### Required action
Starting with the first line below, reproduce each line exactly until you have included the one bearing "export NUM_CORES = 1".

### Given records
§
File: config.mk
export PLATFORM = sky130hd
export DESIGN_NAME = three_wire_rtc_serial_master
export DESIGN_NICKNAME = d
export VERILOG_FILES = /design/src/rtl/twrtc_pkg.sv /design/src/rtl/three_wire_rtc_serial_master.sv
export SDC_FILE = /design/constraint.sdc
export NUM_CORES = 1
export LEC_CHECK = 0
export ABC_AREA = 1
export ABC_CLOCK_PERIOD_IN_PS = 1700
export BUFFER_PORTS_ARGS = -buffer_cell sky130_fd_sc_hd__buf_2
export CAP_MARGIN = 20
export CORE_MARGIN = 8
export CORE_UTILIZATION = 45
export CTS_CLUSTER_DIAMETER = 40
export CTS_CLUSTER_SIZE = 10
export DETAILED_ROUTE_END_ITERATION = 10
export PLACE_DENSITY = 0.69
export REMOVE_ABC_BUFFERS = 1
export SLEW_MARGIN = 20
export SYNTH_ARGS = -nofsm -noshare
export SYNTH_HDL_FRONTEND = slang
export SYNTH_SLANG_ARGS = --single-unit
File: constraint.sdc
create_clock -name clk_i -period 1.7 [get_ports clk_i]
set_input_delay 0.17 -clock clk_i [delete_from_list [all_inputs] [get_ports clk_i]]
set_output_delay 0.17 -clock clk_i [all_outputs]
set_load 0.005 [all_outputs]
File: src/rtl/twrtc_pkg.sv
// ----------------------------------------------------------------------------
// Three-wire RTC serial master package
// Operation codes, transaction stages, pin bundle and register indexes.
// ----------------------------------------------------------------------------
package twrtc_pkg;

  typedef enum logic [1:0] {
    OpSingleWrite = 2'd0,
    OpSingleRead  = 2'd1,
    OpBurstWrite  = 2'd2,
    OpBurstRead   = 2'd3
  } op_e;

  typedef enum logic [1:0] {
    StageClear = 2'd0,
    StageBurst = 2'd1,
    StageSet   = 2'd2
  } stage_e;

  typedef struct packed {
    logic drive;
    logic dout;
    logic sclk;
    logic ce;
  } pins_t;

  localparam int unsigned CfgIndexW = 2;

  typedef enum logic [CfgIndexW-1:0] {
    CfgBurstCommand   = 2'd0,
    CfgControlAddress = 2'd1
  } cfg_index_e;

  localparam logic [7:0] BurstCommandReset   = 8'd190;
  localparam logic [7:0] ControlAddressReset = 8'd142;
  localparam logic [7:0] WpClearByte         = 8'h00;
  localparam logic [7:0] WpSetByte           = 8'h80;

endpackage

File: src/rtl/three_wire_rtc_serial_master.sv
// Each accepted input transfer yields its registered result transfer in the cycle after it.
// Throughput: one item per cycle while results are taken; the result register frees as it is taken.
// Each tick item advances the serial waveform by one half bit.
// Reset clears all control state and drives all pins low with the line released.
// Configuration defaults after reset are 190 and 142.
// ----------------------------------------------------------------------------
// Three-wire RTC serial master
// Sequences command and data bytes LSB first on chip enable, serial clock and
// a bidirectional data line; burst writes are wrapped in write-protect writes.
// ----------------------------------------------------------------------------
module three_wire_rtc_serial_master #(
  parameter int unsigned BURST_BYTES = 8
) (
  input  logic                            clk_i,
  input  logic                            rst_ni,
  input  logic                            cfg_valid_i,
  output logic                            cfg_ready_o,
  input  logic [twrtc_pkg::CfgIndexW-1:0] cfg_index_i,
  input  logic [7:0]                      cfg_data_i,
  input  logic                            in_valid_i,
  output logic                            in_ready_o,
  input  logic                            kind_i,
  input  logic [1:0]                      operation_i,
  input  logic [7:0]                      address_i,
  input  logic [63:0]                     write_data_i,
  input  logic                            io_in_i,
  output logic                            out_valid_o,
  input  logic                            out_ready_i,
  output logic                            chip_enable_o,
  output logic                            serial_clock_o,
  output logic                            data_out_o,
  output logic                            data_drive_o,
  output logic [7:0]                      read_byte_o,
  output logic                            read_valid_o,
  output logic [2:0]                      read_index_o,
  output logic                            busy_res_o,
  output logic                            done_res_o
);
  import twrtc_pkg::*;

  localparam int unsigned ByteW = $clog2(BURST_BYTES + 2);
  localparam logic [ByteW-1:0] BurstLen = ByteW'(BURST_BYTES);
  localparam logic [ByteW-1:0] OneByte  = ByteW'(1);

  logic [7:0]       burst_cmd_q, ctrl_addr_q;
  logic             active_q, active_d;
  op_e              op_q, op_d;
  stage_e           stage_q, stage_d;
  logic             phase_q, phase_d;
  logic [2:0]       bit_q, bit_d;
  logic [ByteW-1:0] byte_q, byte_d, byte_inc, n_data;
  logic [7:0]       shift_q, shift_d, shift_in;
  logic [63:0]      buf_q, buf_d;
  logic [7:0]       addr_q, addr_d;
  pins_t            pins_q, pins_d;
  logic             is_read, reading;
  op_e              start_op;
  stage_e           start_stage, next_stage;
  logic [7:0]       rbyte, next_byte;
  logic             rvalid, done;
  logic [2:0]       rindex;
  logic             in_fire;

  logic             out_valid_q;
  pins_t            out_pins_q;
  logic [7:0]       out_rbyte_q;
  logic             out_rvalid_q, out_busy_q, out_done_q;
  logic [2:0]       out_rindex_q;

  assign cfg_ready_o = 1'b1;
  assign in_ready_o  = !out_valid_q || out_ready_i;
  assign in_fire     = in_valid_i && in_ready_o;

  assign is_read  = (op_q == OpSingleRead) || (op_q == OpBurstRead);
  assign reading  = is_read && (byte_q != '0);
  assign n_data   = ((op_q == OpBurstRead) || (op_q == OpBurstWrite && stage_q == StageBurst))
                    ? BurstLen : OneByte;
  assign byte_inc = byte_q + OneByte;
  assign shift_in = {io_in_i, shift_q[7:1]};
  assign start_op = op_e'(operation_i);
  assign start_stage = (start_op == OpBurstWrite) ? StageClear : StageBurst;
  assign next_stage  = stage_e'(stage_q + 2'd1);

  always_comb begin
    active_d  = active_q;
    op_d      = op_q;
    stage_d   = stage_q;
    phase_d   = phase_q;
    bit_d     = bit_q;
    byte_d    = byte_q;
    shift_d   = shift_q;
    buf_d     = buf_q;
    addr_d    = addr_q;
    pins_d    = pins_q;
    rbyte     = '0;
    rvalid    = 1'b0;
    rindex    = '0;
    done      = 1'b0;
    next_byte = buf_q[7:0];
    if (kind_i) begin
      if (!active_q) begin
        active_d = 1'b1;
        op_d     = start_op;
        stage_d  = start_stage;
        addr_d   = address_i;
        buf_d    = write_data_i;
        phase_d  = 1'b0;
        bit_d    = '0;
        byte_d   = '0;
        case (start_op)
          OpSingleWrite, OpSingleRead: shift_d = address_i;
          OpBurstRead:                 shift_d = burst_cmd_q + 8'd1;
          default:                     shift_d = ctrl_addr_q;
        endcase
        pins_d = '{drive: 1'b1, dout: 1'b0, sclk: 1'b0, ce: 1'b1};
      end
    end else if (active_q) begin
      if (byte_q <= n_data) begin
        if (!phase_q) begin
          if (reading) begin
            shift_d = shift_in;
            pins_d  = '{drive: 1'b0, dout: 1'b0, sclk: 1'b0, ce: 1'b1};
          end else begin
            shift_d = {1'b0, shift_q[7:1]};
            pins_d  = '{drive: 1'b1, dout: shift_q[0], sclk: 1'b0, ce: 1'b1};
          end
          phase_d = 1'b1;
        end else begin
          pins_d.ce   = 1'b1;
          pins_d.sclk = 1'b1;
          phase_d     = 1'b0;
          if (bit_q == 3'd7) begin
            if (reading) begin
              rbyte  = shift_q;
              rvalid = 1'b1;
              rindex = 3'(byte_q - OneByte);
            end
            bit_d  = '0;
            byte_d = byte_inc;
            case (stage_q)
              StageClear: next_byte = WpClearByte;
              StageSet:   next_byte = WpSetByte;
              default:    next_byte = buf_q[7:0];
            endcase
            if (byte_inc <= n_data) begin
              if (is_read) begin
                shift_d = '0;
              end else begin
                shift_d = next_byte;
                if (stage_q == StageBurst) begin
                  buf_d = {8'h00, buf_q[63:8]};
                end
              end
            end
          end else begin
            bit_d = bit_q + 3'd1;
          end
        end
      end else begin
        pins_d = '0;
        if (op_q == OpBurstWrite && stage_q != StageSet) begin
          stage_d = next_stage;
          phase_d = 1'b0;
          bit_d   = '0;
          byte_d  = '0;
          shift_d = (next_stage == StageBurst) ? burst_cmd_q : ctrl_addr_q;
        end else begin
          active_d = 1'b0;
          done     = 1'b1;
        end
      end
    end else begin
      pins_d = '0;
    end
  end

  always_ff @(posedge clk_i or negedge rst_ni) begin
    if (!rst_ni) begin
      burst_cmd_q  <= BurstCommandReset;
      ctrl_addr_q  <= ControlAddressReset;
      active_q     <= 1'b0;
      op_q         <= OpSingleWrite;
      stage_q      <= StageClear;
      phase_q      <= 1'b0;
      bit_q        <= '0;
      byte_q       <= '0;
      shift_q      <= '0;
      buf_q        <= '0;
      addr_q       <= '0;
      pins_q       <= '0;
      out_valid_q  <= 1'b0;
    end else begin
      if (cfg_valid_i && cfg_ready_o) begin
        case (cfg_index_i)
          CfgBurstCommand:   burst_cmd_q <= cfg_data_i;
          CfgControlAddress: ctrl_addr_q <= cfg_data_i;
          default: ;
        endcase
      end
      if (in_fire) begin
        active_q    <= active_d;
        op_q        <= op_d;
        stage_q     <= stage_d;
        phase_q     <= phase_d;
        bit_q       <= bit_d;
        byte_q      <= byte_d;
        shift_q     <= shift_d;
        buf_q       <= buf_d;
        addr_q      <= addr_d;
        pins_q      <= pins_d;
        out_valid_q <= 1'b1;
      end else if (out_ready_i) begin
        out_valid_q <= 1'b0;
      end
    end
  end

  always_ff @(posedge clk_i or negedge rst_ni) begin
    if (!rst_ni) begin
      out_pins_q   <= '0;
      out_rbyte_q  <= '0;
      out_rvalid_q <= 1'b0;
      out_rindex_q <= '0;
      out_busy_q   <= 1'b0;
      out_done_q   <= 1'b0;
    end else if (in_fire) begin
      out_pins_q   <= pins_d;
      out_rbyte_q  <= rbyte;
      out_rvalid_q <= rvalid;
      out_rindex_q <= rindex;
      out_busy_q   <= active_d;
      out_done_q   <= done;
    end
  end

  assign out_valid_o    = out_valid_q;
  assign chip_enable_o  = out_pins_q.ce;
  assign serial_clock_o = out_pins_q.sclk;
  assign data_out_o     = out_pins_q.dout;
  assign data_drive_o   = out_pins_q.drive;
  assign read_byte_o    = out_rbyte_q;
  assign read_valid_o   = out_rvalid_q;
  assign read_index_o   = out_rindex_q;
  assign busy_res_o     = out_busy_q;
  assign done_res_o     = out_done_q;

endmodule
§
### Response area
File: config.mk
export PLATFORM = sky130hd
export DESIGN_NAME = three_wire_rtc_serial_master
export DESIGN_NICKNAME = d
export VERILOG_FILES = /design/src/rtl/twrtc_pkg.sv /design/src/rtl/three_wire_rtc_serial_master.sv
export SDC_FILE = /design/constraint.sdc
export NUM_CORES = 1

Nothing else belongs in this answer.